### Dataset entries
[config.mk]
export PLATFORM = sky130hd
export DESIGN_NAME = elastic_buffer
export DESIGN_NICKNAME = d
export VERILOG_FILES = /design/src/rtl/elastic_buffer_pkg.sv /design/src/rtl/elastic_buffer_ring.sv /design/src/rtl/elastic_buffer.sv
export SDC_FILE = /design/constraint.sdc
export NUM_CORES = 1
export LEC_CHECK = 0
export ABC_AREA = 0
export BUFFER_PORTS_ARGS = -buffer_cell sky130_fd_sc_hd__buf_2
export CAP_MARGIN = 10
export CORE_ASPECT_RATIO = 0.8
export CORE_UTILIZATION = 45
export DETAILED_ROUTE_END_ITERATION = 6
export PLACE_DENSITY = 0.68
export SYNTH_ARGS = -nofsm -noshare
export SYNTH_HDL_FRONTEND = slang
export SYNTH_SLANG_ARGS = --single-unit
export TNS_END_PERCENT = 10
[constraint.sdc]
create_clock -name clk -period 10.7 [get_ports clk]
set_input_delay 1.605 -clock clk [delete_from_list [all_inputs] [get_ports clk]]
set_output_delay 1.605 -clock clk [all_outputs]
set_load 0.03 [all_outputs]
==> config.mk <==
export PLATFORM = sky130hd
export DESIGN_NAME = uart_rx_param
export DESIGN_NICKNAME = d
export VERILOG_FILES = /design/src/rtl/uart_rx_param.sv
export SDC_FILE = /design/constraint.sdc
export NUM_CORES = 1
export LEC_CHECK = 0
export ABC_CLOCK_PERIOD_IN_PS = 6300
export CAP_MARGIN = 20
export CORE_UTILIZATION = 48
export CTS_BUF_LIST = sky130_fd_sc_hd__clkbuf_8
export DETAILED_ROUTE_END_ITERATION = 10
export PLACE_DENSITY_LB_ADDON = 0.08
export SLEW_MARGIN = 30
export SYNTH_ARGS = -nofsm -noshare
export SYNTH_HDL_FRONTEND = slang
export SYNTH_SLANG_ARGS = --single-unit
==> constraint.sdc <==
create_clock -name clk -period 6.3 [get_ports clk]
set_clock_uncertainty 0.2 [all_clocks]
set_input_delay 1.26 -clock clk [delete_from_list [all_inputs] [get_ports clk]]
set_output_delay 1.26 -clock clk [all_outputs]
set_load 0.02 [all_outputs]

### WORK ITEM
Copy, exactly and only, the lines above that begin with the one containing "export BUFFER_PORTS_ARGS = -buffer_cell" and finish with the one containing "[constraint.sdc]".

### RESPONSE AREA
export BUFFER_PORTS_ARGS = -buffer_cell sky130_fd_sc_hd__buf_2
export CAP_MARGIN = 10
export CORE_ASPECT_RATIO = 0.8
export CORE_UTILIZATION = 45
export DETAILED_ROUTE_END_ITERATION = 6
export PLACE_DENSITY = 0.68
export SYNTH_ARGS = -nofsm -noshare
export SYNTH_HDL_FRONTEND = slang
export SYNTH_SLANG_ARGS = --single-unit
export TNS_END_PERCENT = 10
[constraint.sdc]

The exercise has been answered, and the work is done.